Inflation in the UK reached 11.1% last month, a level not seen since October 1981.
This is according to new data from the Office for National Statistics (ONS).
This means prices for goods and services sold in the UK have crept up to a new high, potentially pushing the country ever closer to that looming recession.
Here’s what you need to know.
What does a high inflation rate mean?
Inflation is defined as the annual change in prices for a set of goods and services, a way of measuring how quickly prises are rising.
When inflation rates go up, it means the average cost of living increases.
The current inflation rate means a coffee which was previously £1 becomes £1.11 – it may seem a small difference, but when taken into account with all costs, it has a significant impact on your bank balance.
You might also have heard of the famous Goldilocks and the Three Bears analogy to help you understand why inflation is important.
If it’s too low, economic growth is too “cold” and won’t grow. If it’s too high, the economy’s too “hot” and growing too quickly.
The ideal inflation rate is “just right” – much like that third bowl of porridge – and is generally around 2%, give or take one percentage point.
What has caused this surge in prices?
Meanwhile, Russia’s invasion of Ukraine has put a strain on those supplies, as the West has sanctioned Moscow and is trying to wean itself off its energy exports.
This is having a knock-on effect both on energy bills and food (food production relies heavily on energy).
While almost every single item increased in price over the last two years, food and energy bills are driving up the overall rate of inflation.
Grocery prices have risen a shocking 16.2%, which is the biggest year-on-year increase since 1977.
The ONS has explained that the largest upward impact came from milk, cheese and eggs.
ONS has also explained that inflation would have been even higher at 13.8%, but for the Energy Price Guarantee from the government.
This is where the Treasury promised the average household would pay around £2,500 per year for energy, even as the wholesale cost of fossil fuels continues to climb.
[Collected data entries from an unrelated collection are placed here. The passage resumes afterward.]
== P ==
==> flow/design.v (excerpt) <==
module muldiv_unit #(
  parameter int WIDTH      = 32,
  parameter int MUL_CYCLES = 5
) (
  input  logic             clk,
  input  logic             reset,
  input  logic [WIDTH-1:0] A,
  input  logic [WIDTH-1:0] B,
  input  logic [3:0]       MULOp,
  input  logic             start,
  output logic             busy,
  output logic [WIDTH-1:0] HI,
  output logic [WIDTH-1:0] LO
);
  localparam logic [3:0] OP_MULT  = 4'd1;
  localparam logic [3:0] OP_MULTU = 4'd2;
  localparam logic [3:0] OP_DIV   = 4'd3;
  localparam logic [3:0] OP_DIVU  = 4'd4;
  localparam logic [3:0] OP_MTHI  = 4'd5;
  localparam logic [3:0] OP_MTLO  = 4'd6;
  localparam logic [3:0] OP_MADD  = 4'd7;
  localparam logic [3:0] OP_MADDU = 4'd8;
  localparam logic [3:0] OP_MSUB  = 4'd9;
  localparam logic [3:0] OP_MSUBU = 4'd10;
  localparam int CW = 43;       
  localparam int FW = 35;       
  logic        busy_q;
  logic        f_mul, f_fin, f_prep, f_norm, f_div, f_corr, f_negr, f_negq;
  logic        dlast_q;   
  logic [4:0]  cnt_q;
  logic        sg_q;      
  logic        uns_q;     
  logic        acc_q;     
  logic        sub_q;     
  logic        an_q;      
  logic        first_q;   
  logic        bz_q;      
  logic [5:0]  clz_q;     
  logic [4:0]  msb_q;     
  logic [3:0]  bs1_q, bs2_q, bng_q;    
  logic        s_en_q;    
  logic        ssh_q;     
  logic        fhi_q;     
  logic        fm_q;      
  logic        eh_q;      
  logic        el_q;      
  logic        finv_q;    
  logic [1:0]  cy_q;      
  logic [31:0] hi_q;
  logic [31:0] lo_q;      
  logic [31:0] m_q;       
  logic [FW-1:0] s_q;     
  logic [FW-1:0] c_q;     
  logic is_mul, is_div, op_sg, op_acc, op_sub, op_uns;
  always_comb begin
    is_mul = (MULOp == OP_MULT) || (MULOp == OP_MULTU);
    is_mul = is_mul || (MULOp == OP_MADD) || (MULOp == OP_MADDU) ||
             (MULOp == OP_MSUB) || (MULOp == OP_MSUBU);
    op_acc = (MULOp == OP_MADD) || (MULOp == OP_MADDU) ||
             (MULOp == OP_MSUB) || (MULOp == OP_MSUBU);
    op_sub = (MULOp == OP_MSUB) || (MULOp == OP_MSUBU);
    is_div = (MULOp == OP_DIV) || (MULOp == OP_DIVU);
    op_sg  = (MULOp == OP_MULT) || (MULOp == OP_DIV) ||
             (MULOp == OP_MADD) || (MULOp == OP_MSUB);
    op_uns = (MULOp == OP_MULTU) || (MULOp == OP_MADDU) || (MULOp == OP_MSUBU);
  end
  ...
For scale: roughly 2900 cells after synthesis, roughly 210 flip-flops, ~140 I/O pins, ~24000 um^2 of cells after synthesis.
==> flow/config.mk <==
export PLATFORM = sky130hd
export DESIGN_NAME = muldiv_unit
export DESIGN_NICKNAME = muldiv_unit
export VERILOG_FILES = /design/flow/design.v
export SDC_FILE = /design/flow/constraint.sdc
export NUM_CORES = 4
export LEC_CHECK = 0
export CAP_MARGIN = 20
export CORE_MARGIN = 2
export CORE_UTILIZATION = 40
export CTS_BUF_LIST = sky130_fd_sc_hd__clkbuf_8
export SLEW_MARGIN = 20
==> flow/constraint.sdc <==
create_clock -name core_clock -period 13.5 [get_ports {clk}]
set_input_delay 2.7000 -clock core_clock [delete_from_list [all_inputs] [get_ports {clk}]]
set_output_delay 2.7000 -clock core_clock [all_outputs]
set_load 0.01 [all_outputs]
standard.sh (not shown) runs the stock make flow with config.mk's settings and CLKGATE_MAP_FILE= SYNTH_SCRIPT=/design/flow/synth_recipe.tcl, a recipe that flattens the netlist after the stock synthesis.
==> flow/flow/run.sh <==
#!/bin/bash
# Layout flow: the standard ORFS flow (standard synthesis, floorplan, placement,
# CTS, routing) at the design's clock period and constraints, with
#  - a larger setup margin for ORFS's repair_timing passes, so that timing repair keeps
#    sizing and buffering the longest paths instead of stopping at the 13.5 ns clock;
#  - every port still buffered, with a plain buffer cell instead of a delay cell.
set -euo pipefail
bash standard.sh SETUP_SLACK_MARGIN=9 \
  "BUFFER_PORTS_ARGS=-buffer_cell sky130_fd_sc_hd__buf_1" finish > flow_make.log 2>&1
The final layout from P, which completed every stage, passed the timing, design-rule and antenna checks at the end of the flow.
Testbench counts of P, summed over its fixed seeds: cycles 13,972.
What follows belongs to an exercise in optimizing a design on an open flow for small area; a production flow would make more cautious choices. RTL that was checked went through simulation tests only; none was proved equivalent to the original.

==> module mlp_top, before the edit <==
module mlp_top (
    input  logic                  clk,
    input  logic                  rst,
    input  logic                  wb_cyc,
    input  logic                  wb_stb,
    input  logic                  wb_we,
    input  logic [2-1:0] wb_adr,
    input  mlp_pkg::word_t        wb_dat_i,
    output mlp_pkg::word_t        wb_dat_o,
    output logic                  wb_ack,
    output logic                  result_valid,
    output mlp_pkg::word_t        sig_value,
    output logic                  class_out
);
    logic [15:0] x1, x2;
    logic [7:0]  cnt;
    logic [1:0]  adr_q;
    logic [3:0]  vld;
    logic        access, launch;
    assign access = wb_cyc && wb_stb && !wb_ack;
    assign launch = access && wb_we && (wb_adr == 2'd1);
    always_ff @(posedge clk)
    begin
        if (rst)
        begin
            wb_ack       <= 1'b0;
            x1           <= '0;
            x2           <= '0;
            cnt          <= '0;
            vld          <= '0;
            result_valid <= 1'b0;
        end
        else
        begin
            wb_ack       <= access;
            vld          <= {vld[2:0], launch};
            result_valid <= vld[3];
            if (access && wb_we && wb_adr == 2'd0)
                x1 <= wb_dat_i;
            if (launch)
            begin
                x2  <= wb_dat_i;
                cnt <= cnt + 1'b1;
            end
        end
    end
    always_ff @(posedge clk)
    begin
        if (access)
            adr_q <= wb_adr;
    end
    always_comb
    begin
        case (adr_q)
            2'd0:    wb_dat_o = x1;
            2'd1:    wb_dat_o = x2;
            2'd2:    wb_dat_o = {8'h00, cnt};
            default: wb_dat_o = '0;
        endcase
    end
    function automatic logic [15:0] relu(input logic [15:0] v);
        relu = v[15] ? '0 : v;
    endfunction
    function automatic logic [31:0] csa(input logic [15:0] p, input logic [15:0] q, input logic [15:0] r);
        logic [15:0] k;
        k = (p & q) | (p & r) | (q & r);
        csa = {k[14:0], 1'b0, p ^ q ^ r};
    endfunction
    function automatic logic [31:0] add2c(input logic [15:0] p, input logic [15:0] q);
        logic [15:0] g, t, h;
        g = p & q;
        t = p ^ q;
        h = t;
        for (int d = 1; d < 16; d = d * 2)
            for (int i = 2 * d - 1; i < 16; i += 2 * d)
            begin
                g[i] = g[i] | (t[i] & g[i - d]);
                t[i] = t[i] & t[i - d];
            end
        for (int d = 4; d >= 1; d = d / 2)
            for (int i = 3 * d - 1; i < 16; i += 2 * d)
            begin
                g[i] = g[i] | (t[i] & g[i - d]);
                t[i] = t[i] & t[i - d];
            end
        add2c = {h ^ {g[14:0] | t[14:0], 1'b1}, h ^ {g[14:0], 1'b0}};
    endfunction
    function automatic logic [15:0] add(input logic [15:0] p, input logic [15:0] q);
        logic [31:0] r;
        r = add2c(p, q);
        add = r[15:0];
    endfunction
    function automatic logic [15:0] add7(input logic [15:0] v);
        logic [15:0] r;
        logic        k;
        r[2:0] = v[2:0] - 3'd1;
        k = |v[2:0];
        for (int i = 3; i < 16; i++)
        begin
            r[i] = v[i] ^ k;
            k = k & v[i];
        end
        add7 = r;
    endfunction
    function automatic logic [15:0] add5(input logic [15:0] p, input logic [15:0] q, input logic [15:0] r,
                                         input logic [15:0] w, input logic [15:0] v);
        logic [31:0] s, u, x;
        s = csa(p, q, r);
        u = csa(s[15:0], s[31:16], w);
        x = csa(u[15:0], u[31:16], v);
        add5 = add(x[15:0], x[31:16]);
    endfunction
    function automatic logic [15:0] addr(input logic [15:0] p, input logic [15:0] q, input logic ci);
        logic k;
        k = ci;
        for (int i = 0; i < 16; i++)
        begin
            addr[i] = p[i] ^ q[i] ^ k;
            k = (p[i] & q[i]) | (k & (p[i] ^ q[i]));
        end
    endfunction
    function automatic logic [15:0] add3(input logic [15:0] p, input logic [15:0] q, input logic [15:0] r);
        logic [31:0] s;
        s = csa(p, q, r);
        add3 = add(s[15:0], s[31:16]);
    endfunction
    function automatic logic [15:0] add4(input logic [15:0] p, input logic [15:0] q, input logic [15:0] r,
                                         input logic [15:0] w);
        logic [31:0] s, u;
        s = csa(p, q, r);
        u = csa(s[15:0], s[31:16], w);
        add4 = add(u[15:0], u[31:16]);
    endfunction
    logic [15:0] fa, d;
    logic [14:0] a_q, p_q;
    logic        fb_q, fc_q;
    assign fa = addr(x1, x2, 1'b1);
    assign d  = addr(x1, ~x2, 1'b0);
    always_ff @(posedge clk)
    begin
        a_q  <= fa[15] ? ~fa[14:0] : '0;
        p_q  <= d[15] ? ~d[14:0] : d[14:0];
        fb_q <= ~d[15];
        fc_q <= d[15] ^ (&d[14:0]);
    end
    logic        ph;
    logic [14:0] b_q, k_q;
    logic [15:0] a, b, bx, k2, m_op, v_op;
    logic [15:0] z, um, ut, u2, u3, u4;
    logic [15:0] acc_s, acc_c, fb_s, fb_c;
    logic [31:0] l0, l1, l2, l3, l4;
    assign ph  = vld[1];
    assign b_q = fb_q ? p_q : '0;
    assign k_q = fc_q ? (fb_q ? '0 : p_q) : 15'd1;
    assign a   = {1'b0, a_q};
    assign b   = {1'b0, b_q};
    assign bx  = ph ? ~b : b;
    assign k2  = {k_q[14:0], 1'b0};
    assign m_op = ph ? {~k_q[14:0], 1'b0} : {~k_q[13:0], 2'b11};
    assign v_op = ph ? {~k_q[14:0], 1'b1} : 16'hFFFE;
    always_comb
    begin
        z  = add3(a, b, m_op);
        um = relu(z);
        ut = relu(~add7(z));
        if (ph)
            ut = ut << 1;
        u2 = relu(add4(a, a << 1, b, v_op));
        if (ph)
            u2 = u2 << 1;
        u3 = relu(add4(a, bx, k2, 16'hFFFC));
        u4 = add3(a, bx, 16'd4);
        u4 = u4[15] ? ~u4 : '0;
    end
    assign fb_s = ph ? '0 : acc_s;
    assign fb_c = ph ? '0 : acc_c;
    always_comb
    begin
        l0 = csa(fb_s, fb_c, um);
        l1 = csa(u2, u3, u4);
        l2 = csa(l0[15:0], l0[31:16], l1[15:0]);
        l3 = csa(l2[15:0], l2[31:16], l1[31:16]);
        l4 = csa(l3[15:0], l3[31:16], ut);
    end
    always_ff @(posedge clk)
    begin
        acc_s <= l4[15:0];
        acc_c <= l4[31:16];
    end
    logic [15:0] s;
    logic [9:0]  e_d, e_q;
    assign s = addr(acc_s, acc_c, 1'b0);
    logic lt1, lt2, lt3;
    assign lt1 = s[15:10] == 6'd0;
    assign lt2 = s[15:12] == 4'd0 && !(s[11] && (s[10] || s[9] || (s[8] && s[7])));
    assign lt3 = s[15:13] == 3'd0 && !(s[12] && (s[11] || s[10]));
    always_comb
    begin
        if (lt1)
            e_d = {2'b00, s[9:2]};
        else if (lt2)
            e_d = {2'b01, ~s[10], s[9:3]};
        else if (lt3)
            e_d = {3'b011, ~(s[11] ^ s[10]), ~s[10], s[9:5]};
        else
            e_d = 10'd512;
    end
    always_ff @(posedge clk)
    begin
        e_q <= e_d;
    end
    assign sig_value = {5'b00000, e_q[9], ~e_q[9], e_q[8:0]};
    assign class_out = |e_q;
endmodule
==> flow/config.mk <==
export PLATFORM = sky130hd
export DESIGN_NAME = mlp_top
export DESIGN_NICKNAME = mlp_top
export VERILOG_FILES = /design/flow/design.v
export SDC_FILE = /design/flow/constraint.sdc
export NUM_CORES = 4
export LEC_CHECK = 0
export CAP_MARGIN = 20
export CORE_MARGIN = 2
export CORE_UTILIZATION = 70
export CTS_BUF_LIST = sky130_fd_sc_hd__clkbuf_4 sky130_fd_sc_hd__clkbuf_8
export CTS_CLUSTER_DIAMETER = 100
export CTS_CLUSTER_SIZE = 30
export PLACE_DENSITY = 0.75
export SLEW_MARGIN = 20
==> flow/constraint.sdc <==
create_clock -name core_clock -period 7.0 [get_ports {clk}]
set_input_delay 1.4000 -clock core_clock [delete_from_list [all_inputs] [get_ports {clk}]]
set_output_delay 1.4000 -clock core_clock [all_outputs]
set_load 0.01 [all_outputs]
run.sh (not shown) runs the stock make flow with config.mk's settings and CLKGATE_MAP_FILE= SYNTH_SCRIPT=/design/flow/synth_recipe.tcl, a recipe that flattens the netlist after the stock synthesis.
==> next run, changes <==
--- a/flow/design.v
+++ b/flow/design.v
@@ -129,13 +129,4 @@
         add5 = add(x[15:0], x[31:16]);
     endfunction
-    function automatic logic [15:0] addr(input logic [15:0] p, input logic [15:0] q, input logic ci);
-        logic k;
-        k = ci;
-        for (int i = 0; i < 16; i++)
-        begin
-            addr[i] = p[i] ^ q[i] ^ k;
-            k = (p[i] & q[i]) | (k & (p[i] ^ q[i]));
-        end
-    endfunction
     function automatic logic [15:0] add3(input logic [15:0] p, input logic [15:0] q, input logic [15:0] r);
         logic [31:0] s;
@@ -150,9 +141,11 @@
         add4 = add(u[15:0], u[31:16]);
     endfunction
+    logic [31:0] sa;
     logic [15:0] fa, d;
     logic [14:0] a_q, p_q;
     logic        fb_q, fc_q;
-    assign fa = addr(x1, x2, 1'b1);
-    assign d  = addr(x1, ~x2, 1'b0);
+    assign sa = add2c(x1, x2);
+    assign fa = sa[31:16];
+    assign d  = add(x1, ~x2);
     always_ff @(posedge clk)
     begin
@@ -208,5 +201,5 @@
     logic [15:0] s;
     logic [9:0]  e_d, e_q;
-    assign s = addr(acc_s, acc_c, 1'b0);
+    assign s = add(acc_s, acc_c);
     logic lt1, lt2, lt3;
     assign lt1 = s[15:10] == 6'd0;
Global-route usage decreases by 1.4 points.
Non-clock buffer count decreases by 4.
Setup slack improves by 0.058 ns.
Flip-flop and latch count does not change.
Critical path depth decreases by 1.
Cell area increases by a few percent.
Cell count increases by roughly a tenth.
Routed wire length increases slightly.
Core utilization decreases by 1.8 points.
Hold slack improves by 0.0092 ns.
Sequential share of layout area decreases by 0.79 points.
Register-to-register slack improves by 0.06 ns.
Background: an optimization exercise with open tools, aiming at small area, a short achievable clock period and few clock cycles. Do not read the settings as production practice. In this exercise RTL edits were held to simulation tests only and were not proved equivalent to the original.

indigo:
## five_channel_median_ema_conditioner
module five_channel_median_ema_conditioner #(
	parameter int WINDOW      = 5,
	parameter int CAL_SAMPLES = 60,
	parameter int FRAC_BITS   = 8
) (
	input  logic                              clk,
	input  logic                              arst_n,
	input  logic                              req_valid,
	output logic                              req_ready,
	input  logic                              req_type,
	input  logic signed [medema_pkg::SAMPLE_W-1:0] req_thumb,
	input  logic signed [medema_pkg::SAMPLE_W-1:0] req_index,
	input  logic signed [medema_pkg::SAMPLE_W-1:0] req_middle,
	input  logic signed [medema_pkg::SAMPLE_W-1:0] req_ring,
	input  logic signed [medema_pkg::SAMPLE_W-1:0] req_pinky,
	output logic                              rsp_valid,
	input  logic                              rsp_ready,
	output logic                              rsp_kind,
	output logic [medema_pkg::SAMPLE_W-1:0]   rsp_bend_thumb,
	output logic [medema_pkg::SAMPLE_W-1:0]   rsp_bend_index,
	output logic [medema_pkg::SAMPLE_W-1:0]   rsp_bend_middle,
	output logic [medema_pkg::SAMPLE_W-1:0]   rsp_bend_ring,
	output logic [medema_pkg::SAMPLE_W-1:0]   rsp_bend_pinky,
	output logic signed [medema_pkg::SAMPLE_W-1:0] rsp_rest_thumb,
	output logic signed [medema_pkg::SAMPLE_W-1:0] rsp_rest_index,
	output logic signed [medema_pkg::SAMPLE_W-1:0] rsp_rest_middle,
	output logic signed [medema_pkg::SAMPLE_W-1:0] rsp_rest_ring,
	output logic signed [medema_pkg::SAMPLE_W-1:0] rsp_rest_pinky,
	input  logic                              cfg_valid,
	output logic                              cfg_ready,
	input  logic [medema_pkg::ALPHA_W-1:0]    cfg_alpha
);
Size: ~110,000 sq um of cells after synthesis.
clock: 10.0 ns
lec_check: 0
cap_margin: 20
core_margin: 2
core_utilization: 50
place_density: 0.7
setup_slack_margin: 5
slew_margin: 20
run.sh (not shown) runs the stock make flow with config.mk's settings and CLKGATE_MAP_FILE= SYNTH_SCRIPT=/design/flow/synth_recipe.tcl, a recipe that flattens the netlist after the stock synthesis.
Testbench counts of indigo, summed over its fixed seeds: cycles 2,472.
Inputs modified between indigo and garnet:
- PLACE_DENSITY no longer set, was 0.7
- SETUP_SLACK_MARGIN now 4.0, was 5
--- outcome ---
Taking indigo as the reference, in garnet worst setup slack after placement saw an increase; non-clock buffer count saw a decrease.
indigo -> garnet: wire length after detailed routing decreased by a few percent
In garnet, the met3 layer wire length in the routed design came out about 25% below the value in indigo.
Looking at number of search-and-repair iterations in the first detailed-routing pass, garnet sits 1 below indigo.
sky130_fd_sc_hd__dfstp_4 as the slowest cell on the critical path was reported by indigo, and sky130_fd_sc_hd__clkdlybuf4s50_1 by garnet.
Taking indigo as the reference, in garnet initial antenna violation count moved down; total via count after detailed routing went down by 4,823.
Inputs modified between garnet and nickel:
- a change of SETUP_SLACK_MARGIN from 4.0 to 5
- a change of CORE_UTILIZATION from 50 to 40
## What came out
- Taking garnet as the reference, in nickel core region area picked up an extra about 25%, timing-limited maximum frequency picked up an extra 8.6%, post-route minimum period shrank by 0.46 ns, smallest setup slack after layout now sits higher, number of clock buffers in the layout fell by about 4.5%.
- nickel ends up with higher layout overhead on the synthesized area than garnet does.
- Going from garnet to nickel, first-pass GRT wire length increased by about 6% relative to the old numbers; routed wire length increased by about 8% relative to the old numbers; final core area utilization decreased by 8.0 points relative to the old numbers.
- Looking at critical path depth, nickel sits 11 higher than garnet does.
Here is what was changed in the inputs of ember compared with nickel.
- swapping 40 for 50 in CORE_UTILIZATION
### Flow results
- Detailed-route via count: nickel vs ember, no meaningful difference
- Looking only at wire length, and setting everything else aside, the higher value of ember and nickel goes to nickel.
- First-pass GRT wire length on ember is ahead of nickel.
- Going from nickel to ember, the die area was shrunk.

separate check: timing with driven ports:
No port has a modelled driver above. Below, the same layouts with a new extraction and two added sets of constraints.
Step 1 (the two cells are an assumption about what drives the block):
set clk [get_ports {clk}]
set_driving_cell -lib_cell sky130_fd_sc_hd__clkbuf_16 $clk
set_driving_cell -lib_cell sky130_fd_sc_hd__buf_2 [delete_from_list [all_inputs] $clk]
Step 2 adds t to the input delays and takes it off the output delays; t is the mean of the earliest and latest rising clock arrival at the registers after step 1. Input paths then give back, and output paths get back, about the clock's delay inside the block.
a / b / c = ideal / step 1 / step 2; a / b = the first two.
| run | shift t [ns] | slack for setup (ns) | worst slew at a driven data input, ns | cell pins on the clock port's net |
|---|---|---|---|---|
| indigo | 0.922 | 4.587 / 4.587 / 4.128 | 0.12 | 1 |
| garnet | 0.912 | 4.123 / 3.982 / 3.270 | 0.15 | 1 |
| nickel | 0.898 | 4.588 / 4.588 / 4.142 | 0.19 | 1 |
| ember | 0.915 | 4.619 / 4.619 / 4.089 | 0.23 | 1 |
After both steps every run listed still meets setup and hold. For garnet, which loses most, drivers alone change the setup slack by -0.141 ns; drivers and shift together by -0.853 ns.
What follows belongs to an exercise in optimizing a design on an open flow for small area, a short achievable clock period and few clock cycles; a production flow would make more cautious choices.
The RTL was checked by simulation tests, not by an equivalence proof against the original design.
Power and IR drop assume default switching activity.

--- config.mk ---
export PLATFORM = sky130hd
export DESIGN_NAME = sorted_word_table_binary_search_top
export DESIGN_NICKNAME = sorted_word_table_binary_search_top
export VERILOG_FILES = /design/flow/design.v
export SDC_FILE = /design/flow/constraint.sdc
export NUM_CORES = 4
export LEC_CHECK = 0
export CAP_MARGIN = 20
export CORE_MARGIN = 2
export CORE_UTILIZATION = 40
export SLEW_MARGIN = 20
--- constraint.sdc ---
create_clock -name core_clock -period 5.0 [get_ports {clk}]
set_input_delay 1.0000 -clock core_clock [delete_from_list [all_inputs] [get_ports {clk}]]
set_output_delay 1.0000 -clock core_clock [all_outputs]
set_load 0.01 [all_outputs]
--- design.v ---
package swt_pkg;
  localparam int TABLE_DEPTH_DEF = 16;
  localparam int WORD_CHARS_DEF  = 8;
  localparam int CHAR_W      = 8;
  localparam int WORD_W      = 64;
  localparam int INDEX_W     = 4;
  localparam int COUNT_W     = 5;
  localparam int IN_TDATA_W  = 72;    
  localparam int OUT_TDATA_W = 8;     
  localparam logic [COUNT_W-1:0] ENTRY_COUNT_RST = 5'd10;
  localparam logic CMD_LOAD   = 1'b0;
  localparam logic CMD_SEARCH = 1'b1;
  localparam int QDEPTH = 4;
endpackage
Background: an optimization exercise with open tools, aiming at small area, a short achievable clock period and few clock cycles per item. Do not read the settings as production practice.
Only simulation tests tie the RTL to the original design; equivalence was not proved.

Design mul_unit_top, start of the top module:
module mul_unit_top
(
  input  logic        clk,
  input  logic        rst_n,
  input  logic        in_valid,
  output logic        in_ready,
  input  logic [31:0] in_a,
  input  logic [31:0] in_b,
  input  logic [7:0]  in_tag,
  output logic        out_valid,
  input  logic        out_ready,
  output logic [63:0] out_product,
  output logic [7:0]  out_tag
);
Settings: LEC_CHECK=0, ABC_CLOCK_PERIOD_IN_PS=6000, CAP_MARGIN=55, CORE_MARGIN=2, CORE_UTILIZATION=65, GPL_TIMING_DRIVEN=1, SLEW_MARGIN=70, SYNTH_HIERARCHICAL=1; clock period 26.0 ns.
standard.sh (not shown) runs the stock make flow with config.mk's settings and CLKGATE_MAP_FILE= SYNTH_SCRIPT=/design/flow/synth_recipe.tcl, a recipe that flattens the netlist after the stock synthesis.
==> flow/flow/run.sh <==
#!/bin/bash
# The standard layout, with plain buffers (buf_2) on the ports instead of
# the resizer's default pick, a delay cell. Everything else is the standard flow's own
# flow (standard.sh), run unchanged.
set -euo pipefail
export BUFFER_PORTS_ARGS="-buffer_cell sky130_fd_sc_hd__buf_2"
bash standard.sh finish > standard.log 2>&1
Testbench counts at the start, summed over its fixed seeds: cycles 16,016, items 16,000.
Edit:
--- a/flow/config.mk
+++ b/flow/config.mk
@@ -7,8 +7,8 @@
 export LEC_CHECK = 0
 export ABC_CLOCK_PERIOD_IN_PS = 6000
-export CAP_MARGIN = 55
+export CAP_MARGIN = 40
 export CORE_MARGIN = 2
-export CORE_UTILIZATION = 65
+export CORE_UTILIZATION = 60
 export GPL_TIMING_DRIVEN = 1
-export SLEW_MARGIN = 70
+export SLEW_MARGIN = 50
 export SYNTH_HIERARCHICAL = 1
Clock-buffer cell count went up by 1.
Routed wire length went up by 0.52%.
First-iteration DRC count went down by 10%.
Edit:
--- a/flow/config.mk
+++ b/flow/config.mk
@@ -7,8 +7,8 @@
 export LEC_CHECK = 0
 export ABC_CLOCK_PERIOD_IN_PS = 6000
-export CAP_MARGIN = 40
+export CAP_MARGIN = 50
 export CORE_MARGIN = 2
-export CORE_UTILIZATION = 60
+export CORE_UTILIZATION = 65
 export GPL_TIMING_DRIVEN = 1
-export SLEW_MARGIN = 50
+export SLEW_MARGIN = 60
 export SYNTH_HIERARCHICAL = 1
Routed wire length is lower by 0.86%.
Flip-flop and latch count is unchanged.
Synthesized area is unchanged.
Cell area is higher by 0.42%.
Cell count is lower by 0.31%.
Edit:
--- a/flow/config.mk
+++ b/flow/config.mk
@@ -10,4 +10,6 @@
 export CORE_MARGIN = 2
 export CORE_UTILIZATION = 65
+export CTS_CLUSTER_DIAMETER = 90
+export CTS_CLUSTER_SIZE = 28
 export GPL_TIMING_DRIVEN = 1
 export SLEW_MARGIN = 60
Outcome: Cell area decreases by 1.1%; area after synthesis stays the same.
Edit:
==> flow/flow/run.sh (replaced) <==
#!/bin/bash
set -euo pipefail
export BUFFER_PORTS_ARGS="-buffer_cell sky130_fd_sc_hd__buf_2"
export POST_RESIZE_TCL="$(pwd)/flow/rebuffer.tcl"
bash standard.sh finish > standard.log 2>&1
==> flow/flow/rebuffer.tcl (new file) <==
proc my_esc { name } {
  return [string map [list "\[" "\\\[" "\]" "\\\]"] $name]
}

proc my_rebuffer { cell } {
  set block [ord::get_db_block]
  set n 0
  foreach inst [$block getInsts] {
    set name [$inst getName]
    if { ![string match "u_pipe.s1_a*" $name] && ![string match "u_pipe.s1_one*" $name] \
         && ![string match "u_pipe.s1_two*" $name] && ![string match "u_pipe.s1_neg*" $name] } { continue }
    set qterm [$inst findITerm Q]
    if { $qterm == "NULL" } { continue }
    set net [$qterm getNet]
    if { $net == "NULL" } { continue }
    # strip buffers hanging off this net (repeatedly, for multi-level trees)
    for {set pass 0} {$pass < 4} {incr pass} {
      set bufs {}
      foreach it [$net getITerms] {
        set li [$it getInst]
        if { $li == $inst } { continue }
        set m [[$li getMaster] getName]
        if { [string match "sky130_fd_sc_hd__buf_*" $m] || [string match "sky130_fd_sc_hd__clkbuf_*" $m] } {
          set c [get_cells -quiet [$li getName]]
          if { [llength $c] == 1 } { lappend bufs $c }
        }
      }
      if { [llength $bufs] == 0 } { break }
      foreach b $bufs { remove_buffers $b }
    }
    set loads 0
    foreach it [$net getITerms] { if { [$it isInputSignal] } { incr loads } }
    if { $loads < 6 } { continue }
    set loc [$inst getLocation]
    set x [expr { [lindex $loc 0] / 1000.0 }]
    set y [expr { [lindex $loc 1] / 1000.0 }]
    insert_buffer -net [get_nets [$net getName]] -buffer_cell $cell -location [list $x $y]
    incr n
  }
  puts "my_rebuffer: buffered $n operand nets with $cell"
}

my_rebuffer sky130_fd_sc_hd__buf_4
What happened:
- die area stays the same
- final cell count fell by 0.34%
- wire length stays flat
- hold slack barely changes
But, this scheme will last just six months.
Gas prices have increased by almost 130% over the last year, while electricity has increased by around 66% – this works out to increasing total household bills by 26.6%.
Even without accounting for food, energy, alcohol or tobacco, inflation was still at 6.5% in October, as all goods and services have become more expensive.
Who is being most affected?
As essential items soar in price, lower-income families are hit the hardest.
For the poorest 10%, the cost of living became 12.5% more expensive.
For the richest 10%, inflation was significantly lower, at just 9.6%.
According to the Resolution Foundation, over-80s are also struggling more, facing inflation rates of around 15.3% during the cold winter months.
The inflation gap between high and low-income households is now the widest since March 2009, when the UK was recovering from the global fiscal crisis.
This disparity is because households with less disposable income spend a greater proportion of their money on food and energy bills.
What about wages?
The average earnings outside of bonuses increased by 5.7% in the year up to September, which is the fastest rate of growth since 2000.
Public sector workers saw their average pay increased by just 2.2%.
These figures show salaries are still trailing behind the current inflation levels, following years of austerity.
It also comes as multiple industries consider strike action over pay, include NHS nurses.
What does this mean for the recession?
The Bank of England has predicted that the UK will enter a recession lasting into 2024. It may have already begun, after it was confirmed that the economy shrunk by 0.2% between July and September.
Hunt has blamed the ongoing effects of the Covid pandemic and Russia’s war in Ukraine for these inflation numbers.
He called inflation an “insidious tax” which is “eating into pay cheques, household budgets and savings” and warned “tough” decisions were ahead for Thursday’s statement.
As the Bank of England’s job is to control inflation (it has a target rate of around 2%), it’s likely the Bank will increase interest rates, meaning it costs more to borrow money.
When will it go down?
As we move away from the inevitable economic dip, inflation is expected to gradually head back towards the 2% level set out by the Bank of England.
The Bank has predicted inflation will fall in the middle of 2023.
In its website, it explains that this will be driven partly by a slowing in the price rises of energy, due to the Energy Price Guarantee Scheme.
Secondly, it predicts the price of imported goods should stop climbing at such a rate, and there should be less demand for goods and services in the UK.